NCLS: As you’re speaking about sophistication and the different levels of needs of people, it sounds like you’re actually trying to connect with people in a way that’s meaningful and potentially unique to them. 

TC: Yes, absolutely. We do want to genuinely care for people, genuinely know people, and genuinely care for them. Meeting needs where we can, but primarily feeding them the Word of God; obviously that’s everybody’s grace need. 

I think people would say that our church is a church of genuine relationship, integrity. It’s not just a show. We’re not just going through the motions. We’re not just running formulaic services. People genuinely know that they’re loved by others and genuinely love others themselves. So there really is a warm sense of community in our churches. 

Now again, in this area I think that’s very important. A lot of the cultures that people come from are more communal, or collectivist cultures as opposed to the more individualistic West. So people are looking for that themselves, that’s the sort of cultures they’re from. 

So spending time together is very important. Spending time together over morning tea or afternoon tea after church is very important that it’s something that people do very naturally. We eat a lot of food together, meals together after church. They’re really special times. Church barbecues or just meals in here, those sorts of things.  

NCLS: So hospitality is intentional in terms of welcome and inclusion?

TC: Yes, that’s right. It’s intentional. It’s always been a part of the ministry, and it’s an important part of the ministry; sharing life together.

NCLS: And as it’s potentially also reflected in the culture of the people that are coming, it sounds like it’s easy for you. 

TC: Yes that’s right. It fits very well with our multicultural context. People like bonding over food. They like preparing food for others. They like showing their culture and background in preparing food, so often we’ll ask one of the ethnic groups in our church to prepare lunch, and so there’ll be a Persian spread on Sunday, for example. And then people really enjoy those times. 

NCLS: So if you think of your church several years or so ago, how does it compare now to back then? 
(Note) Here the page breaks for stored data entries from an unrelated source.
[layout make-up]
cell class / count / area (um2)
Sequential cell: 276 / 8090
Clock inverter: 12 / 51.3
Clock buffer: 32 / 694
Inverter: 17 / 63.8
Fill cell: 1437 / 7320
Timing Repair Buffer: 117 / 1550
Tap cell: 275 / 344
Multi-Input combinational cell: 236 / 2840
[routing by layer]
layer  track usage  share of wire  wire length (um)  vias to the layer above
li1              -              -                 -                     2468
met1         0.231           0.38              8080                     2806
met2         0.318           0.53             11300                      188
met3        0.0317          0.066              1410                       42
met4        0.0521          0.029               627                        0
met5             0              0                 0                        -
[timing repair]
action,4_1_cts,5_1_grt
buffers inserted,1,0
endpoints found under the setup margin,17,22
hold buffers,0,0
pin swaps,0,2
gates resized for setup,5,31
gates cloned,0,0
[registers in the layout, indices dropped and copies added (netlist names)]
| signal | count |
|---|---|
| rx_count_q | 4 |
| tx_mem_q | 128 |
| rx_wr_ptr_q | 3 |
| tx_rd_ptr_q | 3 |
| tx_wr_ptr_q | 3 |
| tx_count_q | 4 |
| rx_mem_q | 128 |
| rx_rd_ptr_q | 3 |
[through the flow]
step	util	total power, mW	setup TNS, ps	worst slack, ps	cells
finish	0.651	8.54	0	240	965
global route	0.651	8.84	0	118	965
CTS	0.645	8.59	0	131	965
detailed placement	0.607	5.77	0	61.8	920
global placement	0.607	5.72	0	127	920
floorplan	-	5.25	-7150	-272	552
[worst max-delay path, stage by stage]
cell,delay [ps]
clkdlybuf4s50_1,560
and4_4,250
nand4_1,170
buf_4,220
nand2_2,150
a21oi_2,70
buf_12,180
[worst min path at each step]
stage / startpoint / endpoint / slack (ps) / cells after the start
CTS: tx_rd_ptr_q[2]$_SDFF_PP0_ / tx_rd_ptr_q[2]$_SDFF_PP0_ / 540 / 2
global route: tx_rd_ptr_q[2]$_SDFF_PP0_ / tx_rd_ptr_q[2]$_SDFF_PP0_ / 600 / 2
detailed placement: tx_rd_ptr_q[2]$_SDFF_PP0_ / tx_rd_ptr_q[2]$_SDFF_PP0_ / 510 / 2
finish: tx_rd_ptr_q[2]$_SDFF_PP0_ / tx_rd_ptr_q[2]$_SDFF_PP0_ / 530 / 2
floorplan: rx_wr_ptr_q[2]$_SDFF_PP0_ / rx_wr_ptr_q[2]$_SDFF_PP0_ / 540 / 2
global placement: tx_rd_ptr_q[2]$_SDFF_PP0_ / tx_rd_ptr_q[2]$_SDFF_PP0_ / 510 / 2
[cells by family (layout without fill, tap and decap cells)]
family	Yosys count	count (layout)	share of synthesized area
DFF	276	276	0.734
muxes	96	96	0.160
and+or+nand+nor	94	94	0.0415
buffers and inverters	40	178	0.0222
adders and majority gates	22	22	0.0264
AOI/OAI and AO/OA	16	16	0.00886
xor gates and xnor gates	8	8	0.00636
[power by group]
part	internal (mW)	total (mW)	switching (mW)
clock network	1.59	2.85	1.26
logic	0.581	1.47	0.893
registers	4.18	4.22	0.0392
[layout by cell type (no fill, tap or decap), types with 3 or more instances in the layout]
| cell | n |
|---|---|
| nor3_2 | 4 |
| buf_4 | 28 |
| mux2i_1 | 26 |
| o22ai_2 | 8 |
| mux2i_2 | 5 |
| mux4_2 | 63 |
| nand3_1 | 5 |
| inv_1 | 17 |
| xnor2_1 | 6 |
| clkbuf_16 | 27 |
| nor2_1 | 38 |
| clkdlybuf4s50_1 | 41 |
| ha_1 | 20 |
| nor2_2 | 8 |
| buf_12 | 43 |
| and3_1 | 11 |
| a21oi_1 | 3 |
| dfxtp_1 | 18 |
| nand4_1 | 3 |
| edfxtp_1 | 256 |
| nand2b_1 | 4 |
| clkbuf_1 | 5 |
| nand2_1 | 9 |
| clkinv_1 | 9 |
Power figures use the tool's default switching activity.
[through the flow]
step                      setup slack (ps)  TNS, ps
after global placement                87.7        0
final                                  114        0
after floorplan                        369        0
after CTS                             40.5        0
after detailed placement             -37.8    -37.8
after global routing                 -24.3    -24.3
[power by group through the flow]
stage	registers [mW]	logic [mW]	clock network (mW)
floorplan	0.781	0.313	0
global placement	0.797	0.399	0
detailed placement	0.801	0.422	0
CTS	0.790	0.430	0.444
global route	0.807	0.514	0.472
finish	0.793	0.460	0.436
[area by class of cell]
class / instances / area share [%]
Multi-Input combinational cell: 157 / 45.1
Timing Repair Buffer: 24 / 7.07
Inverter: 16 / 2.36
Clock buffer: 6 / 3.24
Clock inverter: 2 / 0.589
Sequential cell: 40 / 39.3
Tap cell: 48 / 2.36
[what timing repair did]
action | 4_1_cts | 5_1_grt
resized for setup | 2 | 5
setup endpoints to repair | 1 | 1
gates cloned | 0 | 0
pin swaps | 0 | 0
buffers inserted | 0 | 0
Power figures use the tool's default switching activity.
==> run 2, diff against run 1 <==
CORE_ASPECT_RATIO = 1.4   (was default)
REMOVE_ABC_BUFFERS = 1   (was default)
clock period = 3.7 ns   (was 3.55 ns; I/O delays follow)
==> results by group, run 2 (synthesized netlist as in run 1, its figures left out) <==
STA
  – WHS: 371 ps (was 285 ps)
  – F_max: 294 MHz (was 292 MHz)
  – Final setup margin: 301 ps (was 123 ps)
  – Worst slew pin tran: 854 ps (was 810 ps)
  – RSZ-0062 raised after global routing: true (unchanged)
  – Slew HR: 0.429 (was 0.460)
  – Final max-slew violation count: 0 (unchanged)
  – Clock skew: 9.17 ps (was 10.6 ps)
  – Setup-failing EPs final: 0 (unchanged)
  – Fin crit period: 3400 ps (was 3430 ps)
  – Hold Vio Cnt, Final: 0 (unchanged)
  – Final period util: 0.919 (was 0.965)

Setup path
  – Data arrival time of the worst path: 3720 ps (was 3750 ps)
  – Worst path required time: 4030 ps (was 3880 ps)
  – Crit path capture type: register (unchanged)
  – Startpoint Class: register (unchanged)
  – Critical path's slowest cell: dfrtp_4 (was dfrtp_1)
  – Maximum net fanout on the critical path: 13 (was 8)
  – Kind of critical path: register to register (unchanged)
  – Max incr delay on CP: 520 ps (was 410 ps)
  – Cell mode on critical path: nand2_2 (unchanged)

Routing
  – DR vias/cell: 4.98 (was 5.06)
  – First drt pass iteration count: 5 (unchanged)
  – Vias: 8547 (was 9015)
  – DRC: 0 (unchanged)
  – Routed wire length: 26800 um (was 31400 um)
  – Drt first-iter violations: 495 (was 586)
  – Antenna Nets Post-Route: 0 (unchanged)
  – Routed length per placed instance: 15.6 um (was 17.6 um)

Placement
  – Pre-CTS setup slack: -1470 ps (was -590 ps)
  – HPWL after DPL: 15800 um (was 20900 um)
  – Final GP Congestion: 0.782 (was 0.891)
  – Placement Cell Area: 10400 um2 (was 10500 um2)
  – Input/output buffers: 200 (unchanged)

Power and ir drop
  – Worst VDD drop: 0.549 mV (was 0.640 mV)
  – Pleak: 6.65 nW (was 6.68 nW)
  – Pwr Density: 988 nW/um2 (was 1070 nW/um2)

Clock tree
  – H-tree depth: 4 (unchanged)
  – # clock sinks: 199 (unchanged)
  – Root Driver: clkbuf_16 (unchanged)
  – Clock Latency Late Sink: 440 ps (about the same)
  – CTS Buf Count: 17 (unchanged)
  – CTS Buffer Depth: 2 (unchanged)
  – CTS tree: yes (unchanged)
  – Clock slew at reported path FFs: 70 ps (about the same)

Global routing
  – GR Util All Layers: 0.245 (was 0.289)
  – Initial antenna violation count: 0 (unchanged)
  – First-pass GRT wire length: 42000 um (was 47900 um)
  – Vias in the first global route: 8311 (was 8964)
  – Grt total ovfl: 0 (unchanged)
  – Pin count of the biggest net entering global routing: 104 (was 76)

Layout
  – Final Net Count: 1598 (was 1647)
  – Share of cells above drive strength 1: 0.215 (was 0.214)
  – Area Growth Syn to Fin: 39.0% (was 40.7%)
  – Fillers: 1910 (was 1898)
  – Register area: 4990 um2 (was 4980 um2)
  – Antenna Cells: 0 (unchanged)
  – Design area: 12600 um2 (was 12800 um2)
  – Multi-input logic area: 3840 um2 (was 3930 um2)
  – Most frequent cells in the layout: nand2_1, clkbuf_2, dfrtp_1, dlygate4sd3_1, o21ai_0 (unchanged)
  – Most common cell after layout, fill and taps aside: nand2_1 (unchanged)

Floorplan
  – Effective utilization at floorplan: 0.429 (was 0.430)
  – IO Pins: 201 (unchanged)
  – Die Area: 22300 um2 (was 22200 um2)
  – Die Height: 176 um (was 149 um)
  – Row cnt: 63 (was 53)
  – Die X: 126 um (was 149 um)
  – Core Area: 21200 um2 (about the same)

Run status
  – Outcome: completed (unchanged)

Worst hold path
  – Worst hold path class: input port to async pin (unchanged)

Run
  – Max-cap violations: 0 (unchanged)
<file path="src/rtl/debounce_pkg.sv">
// Shared types and defaults for the debounce filter.
package debounce_pkg;

  typedef enum logic [1:0] {
    ST_LOW     = 2'b00,
    ST_WAIT_HI = 2'b01,
    ST_HIGH    = 2'b11,
    ST_WAIT_LO = 2'b10
  } state_e;

  localparam int DEF_STABLE_CYCLES = 4;

endpackage

</file>
<file path="src/rtl/sync_2ff.sv">
// Two-flop synchroniser for a single asynchronous level, async active-high reset.
module sync_2ff (
  input  logic clk,
  input  logic reset,
  input  logic d,
  output logic q
);

  logic s1_q, s2_q;

  always_ff @(posedge clk or posedge reset) begin
    if (reset) begin
      s1_q <= 1'b0;
      s2_q <= 1'b0;
    end else begin
      s1_q <= d;
      s2_q <= s1_q;
    end
  end

  assign q = s2_q;

endmodule

</file>
<file path="src/rtl/debounce_filter.sv">
// Debounces a raw level into q with one-cycle rise/fall pulses.
// DEBOUNCE_SYNC_EN selects a two-flop synchroniser; otherwise a single input register.
module debounce_filter
  import debounce_pkg::*;
#(
  parameter int STABLE_CYCLES = DEF_STABLE_CYCLES
) (
  input  logic clk,
  input  logic reset,
  input  logic d_raw,
  output logic q,
  output logic rise,
  output logic fall,
  output logic busy
);

  localparam int CNT_W = $clog2(STABLE_CYCLES + 1);
  localparam logic [CNT_W-1:0] CNT_LAST = CNT_W'(STABLE_CYCLES - 1);
  localparam logic [CNT_W-1:0] CNT_ONE  = CNT_W'(1);

  logic d_s;

`ifdef DEBOUNCE_SYNC_EN
  sync_2ff u_sync (
    .clk   (clk),
    .reset (reset),
    .d     (d_raw),
    .q     (d_s)
  );
`else
  logic d_s_q;
  always_ff @(posedge clk or posedge reset) begin
    if (reset) d_s_q <= 1'b0;
    else       d_s_q <= d_raw;
  end
  assign d_s = d_s_q;
`endif

  state_e           state_q, state_d;
  logic [CNT_W-1:0] cnt_q, cnt_d;
  logic             q_q, q_d;
  logic             rise_q, rise_d;
  logic             fall_q, fall_d;

  // cnt holds the number of consecutive samples disagreeing with q
  always_comb begin
    state_d = state_q;
    cnt_d   = '0;
    q_d     = q_q;
    rise_d  = 1'b0;
    fall_d  = 1'b0;
    case (state_q)
      ST_LOW: begin
        if (d_s) begin
          state_d = ST_WAIT_HI;
          cnt_d   = CNT_ONE;
        end
      end
      ST_WAIT_HI: begin
        if (!d_s) begin
          state_d = ST_LOW;
        end else if (cnt_q == CNT_LAST) begin
          state_d = ST_HIGH;
          q_d     = 1'b1;
          rise_d  = 1'b1;
        end else begin
          cnt_d = cnt_q + CNT_ONE;
        end
      end
      ST_HIGH: begin
        if (!d_s) begin
          state_d = ST_WAIT_LO;
          cnt_d   = CNT_ONE;
        end
      end
      ST_WAIT_LO: begin
        if (d_s) begin
          state_d = ST_HIGH;
        end else if (cnt_q == CNT_LAST) begin
          state_d = ST_LOW;
          q_d     = 1'b0;
          fall_d  = 1'b1;
        end else begin
          cnt_d = cnt_q + CNT_ONE;
        end
      end
      default: begin
        state_d = ST_LOW;
        q_d     = 1'b0;
      end
    endcase
  end

  always_ff @(posedge clk or posedge reset) begin
    if (reset) begin
      state_q <= ST_LOW;
      cnt_q   <= '0;
      q_q     <= 1'b0;
      rise_q  <= 1'b0;
      fall_q  <= 1'b0;
    end else begin
      state_q <= state_d;
      cnt_q   <= cnt_d;
      q_q     <= q_d;
      rise_q  <= rise_d;
      fall_q  <= fall_d;
    end
  end

  assign q    = q_q;
  assign rise = rise_q;
  assign fall = fall_q;
  assign busy = (state_q == ST_WAIT_HI) || (state_q == ST_WAIT_LO);

endmodule

</file>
TC: It is bigger, and that’s something that I’m really thankful to God for. The growth has come slowly, it hasn’t come fast. It hasn’t been explosive in any sense, but it’s been steady, and that’s a really great thing at one level. I guess this complex ministry has become even more complex now though as we look after three congregations, and a slightly bigger staff team than when I first came. I think a challenge there has been maintaining that relational warmth in a bigger ministry. That’s a challenge that we’re facing at the moment.  

I think for me personally that’s a challenge as a pastor. How do we keep pushing ahead for the sake of the Gospel, so that more people come to know Christ and grown in Christ and yet how do we do that while maintaining the warm, hospitable culture of our church; that’s a bit of a challenge at the moment. 

I guess another challenge is continuing to meaningfully care for people just as we get bigger.